INFORMATION GIVEN ->
[config.mk]
export PLATFORM = sky130hd
export DESIGN_NAME = uart_tx_fifo
export DESIGN_NICKNAME = d
export VERILOG_FILES = /design/src/rtl/uart_pkg.sv /design/src/rtl/sync_fifo.sv /design/src/rtl/uart_tx_fifo.sv
export SDC_FILE = /design/constraint.sdc
export NUM_CORES = 1
export LEC_CHECK = 0
export CAP_MARGIN = 20
export CORE_UTILIZATION = 55
export CTS_CLUSTER_SIZE = 20
export DETAILED_ROUTE_END_ITERATION = 10
export HOLD_SLACK_MARGIN = 0.06
export PLACE_DENSITY_LB_ADDON = 0.08
export SKIP_CTS_REPAIR_TIMING = 1
export SYNTH_ARGS = -nofsm -noshare
export SYNTH_HDL_FRONTEND = slang
export SYNTH_SLANG_ARGS = --single-unit
[constraint.sdc]
create_clock -name clk -period 2.6 [get_ports clk]
set_clock_uncertainty 0.05 [all_clocks]
set_input_delay 0.39 -clock clk [delete_from_list [all_inputs] [get_ports clk]]
set_output_delay 0.39 -clock clk [all_outputs]
set_load 0.01 [all_outputs]
[src/rtl/uart_pkg.sv]
// rtl/uart_pkg.sv - shared UART frame constants, FSM state type and bit-timing helper
package uart_pkg;

    localparam int UART_DATA_W     = 8;
    localparam int UART_FRAME_BITS = 10;

    typedef enum logic [1:0] {
        IDLE  = 2'd0,
        START = 2'd1,
        DATA  = 2'd2,
        STOP  = 2'd3
    } uart_state_t;

    // Integer divide: no fractional-baud correction on either direction of the link.
    function automatic int clks_per_bit(input int clk_hz, input int baud);
        return clk_hz / baud;
    endfunction

endpackage

[src/rtl/sync_fifo.sv]
// rtl/sync_fifo.sv - single-clock FIFO with registered count/full/empty and show-ahead read data
module sync_fifo #(
    parameter int DEPTH = 16,
    parameter int WIDTH = 8
) (
    input  logic                       clk,
    input  logic                       rst,      // synchronous, active-high
    input  logic                       wr_en,    // push when not full
    input  logic [WIDTH-1:0]           wr_data,
    input  logic                       rd_en,    // pop when not empty
    output logic [WIDTH-1:0]           rd_data,  // head entry, valid whenever !empty
    output logic                       full,
    output logic                       empty,
    output logic [$clog2(DEPTH+1)-1:0] count
);

    localparam int AW = $clog2(DEPTH);
    localparam int CW = $clog2(DEPTH + 1);

    logic [WIDTH-1:0] mem [DEPTH];
    logic [AW-1:0]    wr_ptr;
    logic [AW-1:0]    rd_ptr;
    logic             push;
    logic             pop;

    // Both qualifiers use start-of-cycle flags, so a push into a full FIFO is
    // refused even when a pop frees a slot in the same cycle.
    assign push    = wr_en && !full;
    assign pop     = rd_en && !empty;
    assign rd_data = mem[rd_ptr];

    always_ff @(posedge clk) begin
        if (rst) begin
            wr_ptr <= '0;
            rd_ptr <= '0;
            count  <= '0;
            full   <= 1'b0;
            empty  <= 1'b1;
        end else begin
            // DEPTH is a power of two, so pointers wrap by natural overflow.
            if (push) wr_ptr <= wr_ptr + AW'(1);
            if (pop)  rd_ptr <= rd_ptr + AW'(1);
            case ({push, pop})
                2'b10: begin
                    count <= count + CW'(1);
                    full  <= (count == CW'(DEPTH - 1));
                    empty <= 1'b0;
                end
                2'b01: begin
                    count <= count - CW'(1);
                    full  <= 1'b0;
                    empty <= (count == CW'(1));
                end
                default: ;
            endcase
        end
    end

    // Storage needs no reset: entries are only read after being written.
    always_ff @(posedge clk) begin
        if (push) mem[wr_ptr] <= wr_data;
    end

endmodule

[src/rtl/uart_tx_fifo.sv]
// rtl/uart_tx_fifo.sv - buffered 8N1 UART transmitter, back-to-back frames from an internal FIFO
module uart_tx_fifo
    import uart_pkg::*;
#(
    parameter int CLK_HZ = 50_000_000,
    parameter int BAUD   = 9600,
    parameter int DEPTH  = 16
) (
    input  logic                       clk,
    input  logic                       rst,       // synchronous, active-high
    input  logic                       wr_en,     // push wr_data this cycle
    input  logic [UART_DATA_W-1:0]     wr_data,
    output logic                       full,      // FIFO holds DEPTH bytes
    output logic                       overflow,  // one-cycle pulse: byte dropped on full
    output logic [$clog2(DEPTH+1)-1:0] count,     // bytes queued, excluding the one on the wire
    output logic                       busy,      // frame in progress
    output logic                       tx         // serial line, idle high
);

    localparam int CPB = clks_per_bit(CLK_HZ, BAUD);
    localparam int TW  = $clog2(CPB);

    uart_state_t            state;
    uart_state_t            state_d;
    logic [TW-1:0]          timer;
    logic [TW-1:0]          timer_d;
    logic [2:0]             bit_idx;
    logic [2:0]             bit_idx_d;
    logic [UART_DATA_W-1:0] shift;
    logic [UART_DATA_W-1:0] shift_d;
    logic [UART_DATA_W-1:0] fifo_data;
    logic                   tx_d;
    logic                   pop;
    logic                   fifo_empty;
    logic                   bit_done;

    sync_fifo #(
        .DEPTH (DEPTH),
        .WIDTH (UART_DATA_W)
    ) u_fifo (
        .clk     (clk),
        .rst     (rst),
        .wr_en   (wr_en),
        .wr_data (wr_data),
        .rd_en   (pop),
        .rd_data (fifo_data),
        .full    (full),
        .empty   (fifo_empty),
        .count   (count)
    );

    assign bit_done = (timer == TW'(CPB - 1));
    assign busy     = (state != IDLE);

    always_ff @(posedge clk) begin
        if (rst) begin
            state    <= IDLE;
            timer    <= '0;
            bit_idx  <= '0;
            shift    <= '0;
            tx       <= 1'b1;
            overflow <= 1'b0;
        end else begin
            state    <= state_d;
            timer    <= timer_d;
            bit_idx  <= bit_idx_d;
            shift    <= shift_d;
            tx       <= tx_d;
            overflow <= wr_en && full;
        end
    end

    // tx_d is the line level for the next cycle, so every transition is
    // decided one cycle ahead and tx stays a plain flop.
    always_comb begin
        state_d   = state;
        timer_d   = timer;
        bit_idx_d = bit_idx;
        shift_d   = shift;
        tx_d      = tx;
        pop       = 1'b0;
        case (state)
            IDLE: begin
                tx_d    = 1'b1;
                timer_d = '0;
                if (!fifo_empty) begin
                    pop     = 1'b1;
                    shift_d = fifo_data;
                    tx_d    = 1'b0;
                    state_d = START;
                end
            end
            START: begin
                if (bit_done) begin
                    timer_d   = '0;
                    bit_idx_d = '0;
                    tx_d      = shift[0];
                    state_d   = DATA;
                end else begin
                    timer_d = timer + TW'(1);
                end
            end
            DATA: begin
                if (bit_done) begin
                    timer_d = '0;
                    shift_d = shift >> 1;
                    if (bit_idx == 3'd7) begin
                        tx_d    = 1'b1;
                        state_d = STOP;
                    end else begin
                        bit_idx_d = bit_idx + 3'd1;
                        tx_d      = shift[1];
                    end
                end else begin
                    timer_d = timer + TW'(1);
                end
            end
            STOP: begin
                if (bit_done) begin
                    timer_d = '0;
                    // Chain straight into the next start bit when data is waiting.
                    if (!fifo_empty) begin
                        pop     = 1'b1;
                        shift_d = fifo_data;
                        tx_d    = 1'b0;
                        state_d = START;
                    end else begin
                        state_d = IDLE;
                    end
                end else begin
                    timer_d = timer + TW'(1);
                end
            end
            default: state_d = IDLE;
        endcase
    end

endmodule
==> results of run 1 <==
## state kept, by name, indices dropped and copies added (netlist names), 2 cells and up, named ones only
name,cells
u_fifo.mem,128
timer,13
shift,8
u_fifo.count,5
u_fifo.rd_ptr,4
u_fifo.wr_ptr,4
bit_idx,3
state,2
## routing by layer
| layer | vias to the layer above | routed length [µm] | part of all wire [%] | global-route usage, % |
|---|---|---|---|---|
| li1 | 2054 | - | - | - |
| met1 | 2149 | 5890 | 42 | 26.4 |
| met2 | 101 | 7390 | 52 | 38.5 |
| met3 | 18 | 555 | 3.9 | 3.83 |
| met4 | 0 | 269 | 1.9 | 8.97 |
| met5 | - | 0 | 0 | 0 |
## where the power goes
part | switching [mW] | internal [mW] | total (mW) | leakage, nW
combinational | 0.838 | 0.741 | 1.58 | 0.997
sequential | 0.120 | 3.16 | 3.28 | 1.54
clock | 0.974 | 1.39 | 2.36 | 0.258
total | 1.93 | 5.29 | 7.22 | 2.79
## tightest hold or removal path, cell delays in order, from the launching register on
cell     delay [ns]
dfxtp_1        0.30
inv_1          0.06
o32ai_1        0.06
## kinds of logic (layout without fill, tap and decap cells)
family	after synthesis	count (layout)	synth area share (%)
muxes	53	53	10.3
buffers and inverters	51	109	2.77
and+or+nand+nor	133	133	9.40
xor gates and xnor gates	16	16	1.90
DFF	175	175	65.0
AOI/OAI and AO/OA	72	72	7.19
adders and majority gates	20	20	3.40
## per-stage QoR
step | hold slack (ns) | total power, mW
after detailed placement | 0.412 | 4.92
after CTS | 0.426 | 7.28
after global placement | 0.394 | 4.89
after floorplan | 0.380 | 4.46
final | 0.424 | 7.22
after global routing | 0.457 | 7.55
## cell type report
cell class / count / area [µm²]
Tap cell: 172 / 215
Multi-Input combinational cell: 294 / 2380
Clock buffer: 18 / 429
Clock inverter: 14 / 125
Sequential cell: 175 / 4790
Inverter: 25 / 93.8
Fill cell: 915 / 4330
Timing Repair Buffer: 52 / 463
## cell usage in the layout (no fill, tap or decap), types with 13 or more instances in the layout
cell	Yosys	layout
inv_1	25	25
dfxtp_1	47	44
a22oi_1	15	15
buf_4	1	31
nor2_1	48	47
clkbuf_16	0	17
mux4_2	18	18
mux2i_1	33	33
nand3_1	14	14
a21oi_1	14	13
ha_1	20	19
nand2_1	21	21
edfxtp_1	128	128
clkdlybuf4s50_1	0	19
## path summary, 6_finish.rpt
kind | from | end | slack, ns | cells past startpoint
setup reg to reg | timer[0] | u_fifo.count[3] | 0.17 | 9
setup / recovery | timer[0] | u_fifo.count[3] | 0.17 | 9
hold / removal | shift[7] | shift[7] | 0.42 | 2
hold reg to reg | shift[7] | shift[7] | 0.42 | 2
==> impl_metrics.csv, run 1 <==
group,metric,value,unit
route,dr_total_vias,4322,
floorplan,rows,41,
clock_network,cts-root-buf,"clkbuf_16",
place,placed_area,7940,µm²
sta,fin_tns_setup,0,ns
route,drc,0,
synthesis,synth_edf_count,128,
global_routing,antenna_found_initial,0,
synthesis,synth_area_leader_cell,"edfxtp_1",
floorplan,die_height,118,µm
finish,diodes,0,
global_routing,grt_max_degree,23,
synthesis,synthTopCellsByCount,"edfxtp_1, nor2_1, dfxtp_1",
job,max-cap-violations,0,
setup_path,start_kind,"flop",
setup_path,endpoint_kind,"flop",
setup_path,path_class,"reg -> reg",
synthesis,syn_nets,551,
synthesis,synth_area,7360,µm²
worst_hold_path,hold_path_class,"reg -> reg",
finish,instances_no_fill,750,
setup_path,crit_path_max_fanout,4,
global_routing,grt_pass1_vias,4334,
setup_path,cp.arrival,2.68,ns
synthesis,ys_seq_elements,175,
place,gp_congestion,0.876,
synthesis,ys_warn_count,0,
setup_path,crit_family,"simple AND/OR/NAND/NOR gates",
clock_network,insertion_delay,0.42,ns
setup_path,path_buf_inv,0,
place,dp.cells,718,
power,max-vdd-ir-drop,558,µV
sta,worst_slew_pin_slew,0.657,ns
synthesis,synth_area_per_cell,14.2,µm²
sta,setup_viol,0,
sta,finalWorstSetupSlack,0.173,ns
place,dpl_worst_slack,0.125,ns
synthesis,seq_area_frac_synth,65.0,%
finish,drive_gt1_share,16.4,%
finish,utilization,66.3,%
synthesis,synth_cell_types,51,
sta,final-hold-violation-count,0,
global_routing,overflow,0,
synthesis,syn_inst,520,
finish,area_delta_synth_final,15.5,%
route,first_iter_violations,307,
outcome,status,"completed",
sta,rsz0062_at_grt,"false",
setup_path,slowest_delay,0.60,ns
floorplan,initial_core_util,57.4,%
route,viasPerCell,5.76,
sta,relSlewSlack,56.0,%
synthesis,synth_area_leaders,"edfxtp_1, dfxtp_1, mux4_2, mux2i_1, ha_1",
route,wl_per_cell,18.8,µm
route,routed_wirelength,14100,µm
setup_path,worstPathRequired,2.85,ns
route,ant_nets,0,
global_routing,grt_usage,21.8,%
floorplan,io_pins,20,
power,leakage,2.79,nW
setup_path,path_cells,"ha_2 -> and4_4 -> a41oi_4 -> nor2_2 -> ha_1 -> or4b_2 -> a21oi_2 -> xnor2_1 -> nor2_1",
floorplan,dieArea,13800,µm²
clock_network,clk_pin_slew_worst_paths,0.06,ns
synthesis,synth_most_common_cell,"edfxtp_1",
power,p_per_area,850,nW/µm²
clock_network,numCtsBuffers,17,
sta,period_share,93.3,%
synthesis,synth_flop_cell,"edfxtp_1",
place,io_buffers,19,
sta,fmax,0.412,GHz
clock_network,cts_buffer_depth,2,
sta,report.final.slew_viol_count,0,
place,dp_hpwl,9340,µm
finish,final_area,8500,µm²
sta,post-route-min-period,2.43,ns
clock_network,cts.sinks,175,
route,firstDrtPassIters,5,
finish,layout.nets,596,
clock_network,h-tree-depth,4,
floorplan,die_w,118,µm
clock_network,cts_tree,"done",
global_routing,grt_pass1_wl,22300,µm
synthesis,ys_async_sr_fraction,0,%
synthesis,synth.top_cell.area_share,52.2,%
floorplan,coreArea,12800,µm²
setup_path,slowest_stage,"or4b_2",
Power figures use the tool's default switching activity.
==> run 2: changes to the inputs <==
--- a/config.mk
+++ b/config.mk
@@ -12,6 +12,7 @@
 export HOLD_SLACK_MARGIN = 0.06
 export PLACE_DENSITY_LB_ADDON = 0.08
 export SKIP_CTS_REPAIR_TIMING = 1
+export SLEW_MARGIN = 10
 export SYNTH_ARGS = -nofsm -noshare
 export SYNTH_HDL_FRONTEND = slang
 export SYNTH_SLANG_ARGS = --single-unit
==> results of run 2 <==
No change in the layout: final DEF, timing and power equal those of run 1.
==> run 3: changes to the inputs <==
--- a/config.mk
+++ b/config.mk
@@ -6,6 +6,7 @@
 export NUM_CORES = 1
 export LEC_CHECK = 0
 export CAP_MARGIN = 20
+export CORE_MARGIN = 1
 export CORE_UTILIZATION = 55
 export CTS_CLUSTER_SIZE = 20
 export DETAILED_ROUTE_END_ITERATION = 10
==> results of run 3 <==
No change in the layout: final DEF, timing and power equal those of run 1.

PROBLEM -> Starting at the line above that contains "set_load 0.01 [all_outputs]", repeat each line exactly up to and including the line that contains "localparam int CW = $clog2(DEPTH + 1);", and stop there.

TASK SOLUTION ->
set_load 0.01 [all_outputs]
[src/rtl/uart_pkg.sv]
// rtl/uart_pkg.sv - shared UART frame constants, FSM state type and bit-timing helper
package uart_pkg;

    localparam int UART_DATA_W     = 8;
    localparam int UART_FRAME_BITS = 10;

    typedef enum logic [1:0] {
        IDLE  = 2'd0,
        START = 2'd1,
        DATA  = 2'd2,
        STOP  = 2'd3
    } uart_state_t;

    // Integer divide: no fractional-baud correction on either direction of the link.
    function automatic int clks_per_bit(input int clk_hz, input int baud);
        return clk_hz / baud;
    endfunction

endpackage

[src/rtl/sync_fifo.sv]
// rtl/sync_fifo.sv - single-clock FIFO with registered count/full/empty and show-ahead read data
module sync_fifo #(
    parameter int DEPTH = 16,
    parameter int WIDTH = 8
) (
    input  logic                       clk,
    input  logic                       rst,      // synchronous, active-high
    input  logic                       wr_en,    // push when not full
    input  logic [WIDTH-1:0]           wr_data,
    input  logic                       rd_en,    // pop when not empty
    output logic [WIDTH-1:0]           rd_data,  // head entry, valid whenever !empty
    output logic                       full,
    output logic                       empty,
    output logic [$clog2(DEPTH+1)-1:0] count
);

    localparam int AW = $clog2(DEPTH);
    localparam int CW = $clog2(DEPTH + 1);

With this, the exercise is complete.